第一、「ら抜き言葉」という、「『ら』が抜ける」というこの言葉の定義自体、その表現が一定のルールに則って作られた事を示唆しているのではないか。だって、もし本当にこの省略表現が文法を無視しているなら、「私は魚を食べらる」とか、「私は魚を食られる」なんて表現が「私は魚を食べられる」という従来の表現と同一視されてもよかったはずである。それでも「私は魚を食べれる」という表現が同時多発的に発生し、しかもそれ以外の言い方が決して有り得なかったというこの事態は、この表現が、私達には認識できないが、それでも何かしらのルールに忠実に則って作られたものであるという事を、端的に示しているのではないか。
「ら抜き言葉」が私達の頭の中に何かしらの法則に則っているという事を示唆する例として、伝聞ではあるが、言語学では有名らしいとある説とその実例がある。「全く同じ意味を表せる二つの表現が同時に存在した場合、例外なく短い方の表現が支配的になる」という説である。実際、英語には、日本語における「~するのに時間を使う」という訳語に対応する表現として"spend 時間 in doing"という表現と"spend 時間 doing"という二つの表現があったのだが、今ではすっかり短い後者が支配的になり、長い前者はそうそうお目にかかれない古めかしい表現になってしまった。これは、「食べられる」と「食べれる」という二つの表現が対立する中で、文章語以外では後者の方が支配的になりつつあるという日本の現状とよく似たような出来事ではないだろうか。もし日本の「ら抜き言葉」が言語学界の通説に則っているのだとすれば、やはりこの表現が生まれた背景には何かしらの法則が潜んでいそうなものである。(私は"spend 時間 in doing"に代表されるような"動詞 時間 in doing"型の表現でしかこの法則が当てはまる事例を知らないが、法則として認知され、「例外なく」という但し書きまでついているくらいだから、世界中の言語の様々な表現において認められている法則なのだろう。)(ちなみに、これも伝聞ではあるが、「ら抜き言葉」と呼ばれる表現は実は大正時代まで遡ることが出来るらしい。)

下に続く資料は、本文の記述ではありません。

**src/design/stack_frame_vm_executor_core_defines.svh**
```systemverilog
// assertion macros shared by the executor rtl
`ifndef STACK_FRAME_VM_EXECUTOR_CORE_DEFINES_SVH
`define STACK_FRAME_VM_EXECUTOR_CORE_DEFINES_SVH

// same-cycle implication, sampled on clk, off during rst
`define SFVM_ASSERT_IMP(lbl, ante, cons, msg) \
  lbl: assert property (@(posedge clk) disable iff (rst) (ante) |-> (cons)) else $error(msg);

// next-cycle implication, sampled on clk, off during rst
`define SFVM_ASSERT_NXT(lbl, ante, cons, msg) \
  lbl: assert property (@(posedge clk) disable iff (rst) (ante) |=> (cons)) else $error(msg);

`endif

```
**src/design/sfvm_div.sv**
```systemverilog
// radix-2 restoring divider, truncates toward zero
`timescale 1ns / 1ps
`default_nettype none
module sfvm_div (
  input  wire logic        clk,
  input  wire logic        rst,
  input  wire logic        start,
  input  wire logic [31:0] dividend,
  input  wire logic [31:0] divisor,
  output logic             done,
  output logic [31:0]      quotient
);
  logic        busy;
  logic [5:0]  cnt;
  logic [32:0] rem;
  logic [31:0] quo;
  logic [31:0] dvs;
  logic        neg;
  logic [32:0] shifted;
  logic [32:0] diff;

  assign shifted = {rem[31:0], quo[31]};
  assign diff = shifted - {1'b0, dvs};
  assign done = busy && (cnt == 6'd0);
  assign quotient = neg ? (32'd0 - quo) : quo;

  always_ff @(posedge clk) begin
    if (rst) begin
      busy <= 1'b0;
      cnt <= 6'd0;
    end else if (start) begin
      busy <= 1'b1;
      cnt <= 6'd32;
      rem <= 33'd0;
      quo <= dividend[31] ? (32'd0 - dividend) : dividend;
      dvs <= divisor[31] ? (32'd0 - divisor) : divisor;
      neg <= dividend[31] ^ divisor[31];
    end else if (busy) begin
      if (cnt == 6'd0) begin
        busy <= 1'b0;
      end else begin
        cnt <= cnt - 6'd1;
        if (!diff[32]) begin
          rem <= diff;
          quo <= {quo[30:0], 1'b1};
        end else begin
          rem <= shifted;
          quo <= {quo[30:0], 1'b0};
        end
      end
    end
  end
endmodule
`default_nettype wire

```
**config.mk**
```make
export PLATFORM = sky130hd
export DESIGN_NAME = sfvm_div
export DESIGN_NICKNAME = d
export VERILOG_FILES = /design/src/design/stack_frame_vm_executor_core_defines.svh /design/src/design/sfvm_div.sv
export SDC_FILE = /design/constraint.sdc
export NUM_CORES = 1
export LEC_CHECK = 0
export ABC_AREA = 1
export BUFFER_PORTS_ARGS = -buffer_cell sky130_fd_sc_hd__buf_2
export CAP_MARGIN = 20
export CORE_MARGIN = 4
export CORE_UTILIZATION = 55
export DETAILED_ROUTE_END_ITERATION = 10
export PLACE_DENSITY = 0.75
export SLEW_MARGIN = 20
export SYNTH_ARGS = -nofsm -noshare
export SYNTH_HDL_FRONTEND = slang
export SYNTH_SLANG_ARGS = --single-unit
```
**constraint.sdc**
```tcl
create_clock -name clk -period 7.6 [get_ports clk]
set_input_delay 1.52 -clock clk [delete_from_list [all_inputs] [get_ports clk]]
set_output_delay 1.52 -clock clk [all_outputs]
set_load 0.02 [all_outputs]
```
==> key figures <==
Critical path
  – Crit path DAT: 2.52 ns
  – CP Launch Point: quo[0]
  – Worst flop-to-flop path endpoint: rem[9]
  – RR Startpoint: quo[31]
  – CP Capture Point: quotient[28]
  – Worst setup SP type: register
  – Critical path class: register to output port
  – Crit path required time: 6.08 ns
  – Flop-to-flop setup slack: 4.73 ns
  – R2R depth: 17
  – Crit-path max FO: 5
  – Crit. End Element: output port

Final layout
  – Synth-to-layout area growth: 9.50%
  – Share of cells above drive strength 1: 0.142
  – # diodes: 0
  – Post-layout net count: 1,630
  – Fill count: 1,583

Detailed routing
  – DRT antenna net count: 0
  – Vias post-DR: 8,978
  – Total wire length: 24.3 mm
  – Top Layer Used: met5
  – Met3 wire length: 1.11 mm
  – Met2 WL: 11.7 mm
  – Wl on met1: 10.6 mm
  – Initial drt markers: 526
  – First-pass detailed-route iteration total: 5
  – DRC Markers: 0
  – Avg Vias per Cell: 5.11
  – Wirelength per Cell: 13.9 µm

Placement
  – Port-buffer cells: 99
  – Detailed placement HPWL: 19.1 mm
  – Final RePlAce weighted congestion: 0.976

STA
  – Setup TNS: 0 ns
  – Worst-margin pin slew: 0.964 ns
  – RSZ-0062 raised after global routing: false
  – Max Clk Rate: 248 MHz
  – Final number of hold-violating endpoints: 0
  – Setup violations, final: 0
  – Crit path time final: 4.04 ns
  – Final critical-path share of the clock period: 0.531
  – Worst clock skew: 0.0114 ns
  – Slew Limit Fails: 0
  – Max_slew headroom: 0.356

Floorplanning
  – Die width: 140 µm
  – Initial Util: 0.560
  – Core Area: 17,200 µm²
  – Die Ht: 140 µm
  – I/O pin cnt: 100
  – Cell Rows: 48
  – DIE AREA: 19,700 µm²

Yosys
  – Flops & latches, synth: 104
  – Cell taking the most area after synthesis: edfxtp_1
  – Top-count cell post-synth: nand2_1
  – Syn Inst Count: 1,440
  – Mapped Area: 9650 µm²
  – Syn_area_per_cell: 6.70 µm²
  – Commonest cells post-synth: nand2_1, inv_1, nor2_1
  – Number of synthesized flops with an enable pin: 97
  – Top cell type's share of synthesized area: 0.302
  – Count of cell types in the netlist: 47
  – Dominant synthesized flop cell: edfxtp_1
  – Post-synth ARST share: 0
  – Ys Warns: 0
  – Syn_nets: 1,544
  – Seq/Total Area, Yosys: 0.316
  – Top cells by area, synth: edfxtp_1, nand2_1, inv_1, xor2_1, nor2_1

Clock tree
  – Post-CTS Setup Bufs: 0
  – CTS clk-pin slew, worst paths: 0.07 ns
  – CTS root buf: clkbuf_16
  – CTS tree: yes
  – CTS sink cnt: 104
  – Hold-fix buffers, CTS: 0
  – CTS Buf Count: 9
  – Post-CTS resize count: 0
  – Clock tree buffer depth: 2
  – Clock latency on the worst-skew pair: 0.36 ns
  – H-Tree Depth: 3

Status
  – Status: finished, final reports clean

Power
  – Peak VDD IR: 0.116 mV
  – Leakage Power: 5.46 nW
  – PwrDens: 181 nW/µm²
  – Overall power: 1.91 mW

Global routing
  – Vias in the first global route: 8,564
  – First-pass GRT wire length: 39.8 mm
  – Largest net degree at the start of global routing: 72
  – Global Route Usage Sum: 0.248
  – Remaining global-route overflow: 0
  – Initial antenna violation count: 1

Run
  – Total of max-cap violations: 0

Worst hold path
  – Hold path cells: 1
  – Worst hold path class: register to register
## cell type report
type,instances,area (µm²),area share
multi-input cells,1038,5400,0.511
flip-flops and latches,104,3050,0.289
inverters,271,1020,0.0963
repair buffers,102,518,0.0490
well taps,225,282,0.0266
clock buffers,10,250,0.0237
clock inverters,6,46.3,0.00438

私達が「ら抜き言葉」に対して怒りを覚えるのは、それが文法を逸脱しているからではなく、それが若者言葉だからであり、そして(理由はわからないのだが)勉強した人間からは勉強していない人間の発言が酷く不愉快に見えるからである(だから、きっとこの記事も)。そういう怒りは、電車の中で大声で下世話な話をする若者達に対して抱いている怒りと何ら変わらないように私には思われる。だから、私達がこういう言葉に対して覚えている怒りを記述する際には、よく分からんがなんとなく生理的にムカついてしまうのだと、ただそれだけを書くべきであって、偉大なる先人の業績の一部である日本語の文法という輝かしい遺産を個人のムカッ腹を抑える等という用途に援用するべきではない。そして、何よりもそれは、我々の生や世界を根底から貫いている自然の摂理に対して甚だ不誠実であり、私はそういう態度に対して怒りを覚える(これも単純に私が彼らとは違う存在だからであり、それ以上ではない)。

(何故動詞spendが"spend 時間 in doing"と"spend 時間 doing"とという2つの形を持ち得たのかという事について軽く触れておきたい。前者は「doingするのに時間を使う」と問題無く訳せる。一方後者はどうであるか。このdoingは一体何なのか。inはどこに消えたのか。実はこのdoingは、英語の文法上分詞構文として解される。訳を作るなら、「doingしながら時間を使う(=doingするのに時間を使う)」。つまり、inが省略されたのではなく、元々文法的に全く異なるものの意味の同じ表現が二つ存在し、「同じ表現が二つ存在した場合短いほうが支配的になる」という説の示す通り、後者が一般化したのである。よく「spend 時間 in doing (inは省略可能)」等と書いてある参考書があるが、あれは歴史的経緯を辿ると全くの誤りである。that節やto不定詞を目的語に取りたい場合に前置詞が消去される現象は英語では信じられないくらい頻繁に起こるのであるが、しかしそれは消去であって省略ではないし(つまり消去の場合には消された語を絶対に補ってはならないということである)、第一「inが省略される(ように見える)」現象なんて、この表現以外では絶対に起こらない。何故ならこれは省略ではなく、文法的に違う二つの表現がまず存在し、一方がもう一方に吸収されてしまったが故に二つの表現が混同されてしまっているだけだからである。省略なんてどこにも起こっていないのだ。そう見えるだけである。)